One person who is an 'inspirational local', probably more influential than many in our national politics and current public life but without most people knowing why, is a man called Roger Huddle.
His is not a name that trips off that many lips. However, ask anyone in their mid-forties about when they first stopped worrying about the pop charts and reading reviews of bands and started getting interested in politics. In particular, ask them when they realised that it was just not about party conferences, droning trade unionists passing composite motions and stultifying party political broadcasts. Back in 1976, rather like today, the country was broke. The Labour government was running out of steam and the National Front, which to some looked like an alternative, was on the rise - mainly due to peoples' frustrations.
There is a good chance, if you ask, they will mumble something about being at school at the time. A time of Rock against Racism and the Anti-Nazi League. Politics suddenly became cool, under Roger Huddle's influence, because he helped found RAR, at a time when it was otherwise decidedly not. People could unite round what was (apparently) a single, clear and unifying issue, make a powerful statement and at the same time have fun. Young people could actually get together and make a difference.
Huddle, and a photographer and "agitprop" theatre performer called Red Saunders were creatures of the 1960s - the Cuban misslie crisis, Vietnam, May 1968, hippies, the summer of love, Ginsberg, the Black Power movement. They were also music fans.
They decided to hold a one-off gig against the rise of racism because Eric Clapton made a sickening drunken declaration of support for Enoch Powell at a gig in Birmingham. Clapton allegedly told the crowd that England had "become overcrowded" and that they should vote for Powell to stop Britain from becoming "a black colony". He is said to have ranted that Britain should "get the foreigners out, get the wogs out, get the coons out" and then repeatedly shouted the National Front slogan "Keep Britain White".
Readers of my blogs will know that I have some concerns about the density of housing in Wathamstow and concerns about the effects of uncontrolled, illegal immigration. I do not, however, consider that the BNP or anyone with attitudes like theirs, are now, or ever will be, the answer.
Huddle, Saunders and two members of Kartoon Klowns responded by writing a letter to NME expressing their opposition to Clapton's comments, which they claimed were "all the more disgusting because he had his first hit with a cover of reggae star Bob Marley's "I Shot the Sheriff"". The letter continued: "Come on Eric... Own up. Half your music is black. Who shot the Sheriff, Eric? It sure as hell wasn't you!".

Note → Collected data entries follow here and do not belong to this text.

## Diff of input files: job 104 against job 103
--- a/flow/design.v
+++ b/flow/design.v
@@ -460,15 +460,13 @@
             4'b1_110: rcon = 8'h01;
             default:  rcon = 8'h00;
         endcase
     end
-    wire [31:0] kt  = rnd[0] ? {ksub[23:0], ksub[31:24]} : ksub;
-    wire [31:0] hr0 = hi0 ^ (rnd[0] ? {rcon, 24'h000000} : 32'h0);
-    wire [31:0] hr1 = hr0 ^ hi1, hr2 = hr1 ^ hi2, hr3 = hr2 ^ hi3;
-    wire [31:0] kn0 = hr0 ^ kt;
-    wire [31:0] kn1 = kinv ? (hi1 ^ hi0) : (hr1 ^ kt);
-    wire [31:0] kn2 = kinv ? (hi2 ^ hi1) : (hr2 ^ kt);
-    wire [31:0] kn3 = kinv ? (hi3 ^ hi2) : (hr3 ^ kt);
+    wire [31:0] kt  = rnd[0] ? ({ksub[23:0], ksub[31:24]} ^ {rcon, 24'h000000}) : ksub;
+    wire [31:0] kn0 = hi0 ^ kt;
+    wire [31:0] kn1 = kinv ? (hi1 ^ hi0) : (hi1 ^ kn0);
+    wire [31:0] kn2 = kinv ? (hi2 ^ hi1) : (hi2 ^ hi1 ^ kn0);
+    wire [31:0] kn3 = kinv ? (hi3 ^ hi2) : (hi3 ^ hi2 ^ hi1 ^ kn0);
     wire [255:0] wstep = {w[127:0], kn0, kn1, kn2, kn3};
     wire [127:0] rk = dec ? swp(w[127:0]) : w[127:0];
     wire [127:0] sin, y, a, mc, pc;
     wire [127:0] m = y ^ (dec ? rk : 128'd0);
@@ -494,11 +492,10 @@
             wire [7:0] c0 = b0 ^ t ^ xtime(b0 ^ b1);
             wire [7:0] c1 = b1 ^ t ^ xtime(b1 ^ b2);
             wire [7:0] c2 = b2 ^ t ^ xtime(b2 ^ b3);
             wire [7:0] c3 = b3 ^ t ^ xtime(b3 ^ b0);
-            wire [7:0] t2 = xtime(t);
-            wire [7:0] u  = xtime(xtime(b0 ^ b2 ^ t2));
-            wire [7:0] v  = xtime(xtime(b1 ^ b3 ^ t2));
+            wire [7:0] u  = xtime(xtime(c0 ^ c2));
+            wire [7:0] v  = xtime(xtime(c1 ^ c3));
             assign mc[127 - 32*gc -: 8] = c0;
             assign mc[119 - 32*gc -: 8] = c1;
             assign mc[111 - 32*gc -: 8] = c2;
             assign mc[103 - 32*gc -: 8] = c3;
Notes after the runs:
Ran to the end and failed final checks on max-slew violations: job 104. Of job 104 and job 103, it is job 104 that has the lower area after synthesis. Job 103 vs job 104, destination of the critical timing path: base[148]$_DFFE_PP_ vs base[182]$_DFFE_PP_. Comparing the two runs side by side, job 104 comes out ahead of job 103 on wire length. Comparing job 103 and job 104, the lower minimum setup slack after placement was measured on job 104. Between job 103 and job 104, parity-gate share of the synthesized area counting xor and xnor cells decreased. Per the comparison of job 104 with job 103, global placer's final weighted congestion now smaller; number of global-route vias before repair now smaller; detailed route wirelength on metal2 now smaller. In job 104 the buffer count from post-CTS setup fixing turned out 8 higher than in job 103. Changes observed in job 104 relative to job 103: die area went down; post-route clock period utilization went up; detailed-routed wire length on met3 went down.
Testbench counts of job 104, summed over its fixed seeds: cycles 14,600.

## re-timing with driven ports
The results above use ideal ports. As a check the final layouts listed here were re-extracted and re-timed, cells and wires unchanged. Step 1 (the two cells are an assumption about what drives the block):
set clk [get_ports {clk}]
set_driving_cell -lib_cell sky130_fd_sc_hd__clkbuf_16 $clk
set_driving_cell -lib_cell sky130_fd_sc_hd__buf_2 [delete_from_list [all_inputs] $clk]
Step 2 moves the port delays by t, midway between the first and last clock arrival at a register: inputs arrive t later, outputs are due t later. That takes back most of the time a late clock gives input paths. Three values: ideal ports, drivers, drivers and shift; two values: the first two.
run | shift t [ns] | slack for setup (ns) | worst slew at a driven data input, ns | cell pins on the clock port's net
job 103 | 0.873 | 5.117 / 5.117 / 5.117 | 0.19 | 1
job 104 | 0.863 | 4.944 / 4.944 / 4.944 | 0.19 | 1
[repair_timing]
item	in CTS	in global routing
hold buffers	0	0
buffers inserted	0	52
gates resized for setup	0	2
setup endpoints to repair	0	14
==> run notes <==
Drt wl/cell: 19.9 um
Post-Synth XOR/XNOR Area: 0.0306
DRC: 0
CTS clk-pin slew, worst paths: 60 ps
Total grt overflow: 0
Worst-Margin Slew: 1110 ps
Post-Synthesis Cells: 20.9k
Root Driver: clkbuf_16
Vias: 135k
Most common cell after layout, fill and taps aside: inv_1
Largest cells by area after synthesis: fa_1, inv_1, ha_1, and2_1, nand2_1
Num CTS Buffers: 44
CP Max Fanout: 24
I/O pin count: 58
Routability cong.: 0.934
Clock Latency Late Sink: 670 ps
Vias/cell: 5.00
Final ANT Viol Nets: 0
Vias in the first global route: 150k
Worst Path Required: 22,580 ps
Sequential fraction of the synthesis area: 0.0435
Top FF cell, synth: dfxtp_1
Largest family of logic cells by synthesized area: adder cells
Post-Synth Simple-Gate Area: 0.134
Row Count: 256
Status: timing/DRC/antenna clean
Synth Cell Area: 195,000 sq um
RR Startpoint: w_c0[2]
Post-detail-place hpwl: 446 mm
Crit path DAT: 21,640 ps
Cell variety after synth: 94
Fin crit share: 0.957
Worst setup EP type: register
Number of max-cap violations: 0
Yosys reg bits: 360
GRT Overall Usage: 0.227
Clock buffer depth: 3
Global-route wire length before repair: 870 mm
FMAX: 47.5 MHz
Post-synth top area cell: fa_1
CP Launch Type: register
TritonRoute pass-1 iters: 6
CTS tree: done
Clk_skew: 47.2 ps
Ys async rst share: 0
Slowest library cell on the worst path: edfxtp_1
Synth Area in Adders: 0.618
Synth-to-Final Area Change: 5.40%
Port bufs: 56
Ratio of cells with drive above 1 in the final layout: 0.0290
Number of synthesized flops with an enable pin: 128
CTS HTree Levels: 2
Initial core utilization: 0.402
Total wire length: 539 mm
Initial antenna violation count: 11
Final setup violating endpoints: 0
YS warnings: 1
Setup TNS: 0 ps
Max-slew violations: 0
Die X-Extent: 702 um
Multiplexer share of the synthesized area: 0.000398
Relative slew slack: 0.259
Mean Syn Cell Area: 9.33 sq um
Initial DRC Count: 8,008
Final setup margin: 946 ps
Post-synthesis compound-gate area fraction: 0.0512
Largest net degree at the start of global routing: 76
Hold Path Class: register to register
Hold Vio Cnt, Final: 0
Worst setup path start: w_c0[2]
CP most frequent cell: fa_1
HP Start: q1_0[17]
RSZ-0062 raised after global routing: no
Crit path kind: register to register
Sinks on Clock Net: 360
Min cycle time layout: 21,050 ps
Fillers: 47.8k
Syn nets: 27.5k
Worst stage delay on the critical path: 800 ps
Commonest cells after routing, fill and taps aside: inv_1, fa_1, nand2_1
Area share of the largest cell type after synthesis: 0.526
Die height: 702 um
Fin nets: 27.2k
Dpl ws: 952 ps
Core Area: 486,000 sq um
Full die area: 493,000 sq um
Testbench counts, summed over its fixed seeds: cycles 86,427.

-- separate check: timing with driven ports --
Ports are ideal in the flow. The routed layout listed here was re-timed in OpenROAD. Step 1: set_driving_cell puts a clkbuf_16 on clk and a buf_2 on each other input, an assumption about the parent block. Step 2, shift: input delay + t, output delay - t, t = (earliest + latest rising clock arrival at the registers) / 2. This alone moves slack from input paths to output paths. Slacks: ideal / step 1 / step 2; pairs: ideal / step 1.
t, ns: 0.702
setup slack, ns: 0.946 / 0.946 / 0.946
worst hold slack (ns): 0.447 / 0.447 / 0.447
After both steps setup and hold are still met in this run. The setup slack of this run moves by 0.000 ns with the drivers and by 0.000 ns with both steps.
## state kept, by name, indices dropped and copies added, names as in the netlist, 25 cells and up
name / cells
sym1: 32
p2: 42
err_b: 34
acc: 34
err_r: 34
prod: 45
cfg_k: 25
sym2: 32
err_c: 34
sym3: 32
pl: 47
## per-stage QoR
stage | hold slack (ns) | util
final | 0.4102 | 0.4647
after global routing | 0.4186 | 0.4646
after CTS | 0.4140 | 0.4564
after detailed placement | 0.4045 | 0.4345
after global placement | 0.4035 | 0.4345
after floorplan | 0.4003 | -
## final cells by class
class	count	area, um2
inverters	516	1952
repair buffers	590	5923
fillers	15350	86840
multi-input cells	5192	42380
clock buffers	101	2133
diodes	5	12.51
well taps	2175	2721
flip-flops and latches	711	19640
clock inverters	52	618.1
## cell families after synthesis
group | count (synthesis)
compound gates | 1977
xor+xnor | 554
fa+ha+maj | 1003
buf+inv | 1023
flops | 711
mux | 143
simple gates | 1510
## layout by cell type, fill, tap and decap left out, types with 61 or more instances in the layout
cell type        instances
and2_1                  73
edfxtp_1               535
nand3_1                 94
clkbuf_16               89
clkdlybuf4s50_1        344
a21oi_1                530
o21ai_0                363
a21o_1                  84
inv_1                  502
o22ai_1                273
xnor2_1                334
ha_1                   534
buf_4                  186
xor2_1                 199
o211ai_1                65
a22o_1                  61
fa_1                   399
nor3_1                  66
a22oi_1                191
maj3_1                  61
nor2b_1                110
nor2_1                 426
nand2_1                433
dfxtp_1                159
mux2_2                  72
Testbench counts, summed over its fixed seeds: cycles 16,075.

The founders of RAR were all soul fans, but what really made it into a mass movement was punk. The killer phrase in the fight aginst the Nazis was 'NF=No Fun', something which I presume to be as true today as it has ever been. I can't say I know this as a fact. I don't knowingly socialise with any members of the BNP, a successor to the NF, but I do get the strong feeling that it's not a great night out: I will be showing my own prejudices here, but you only have to consider the negative way they think and the boring way they dress. They are a past that never was the future.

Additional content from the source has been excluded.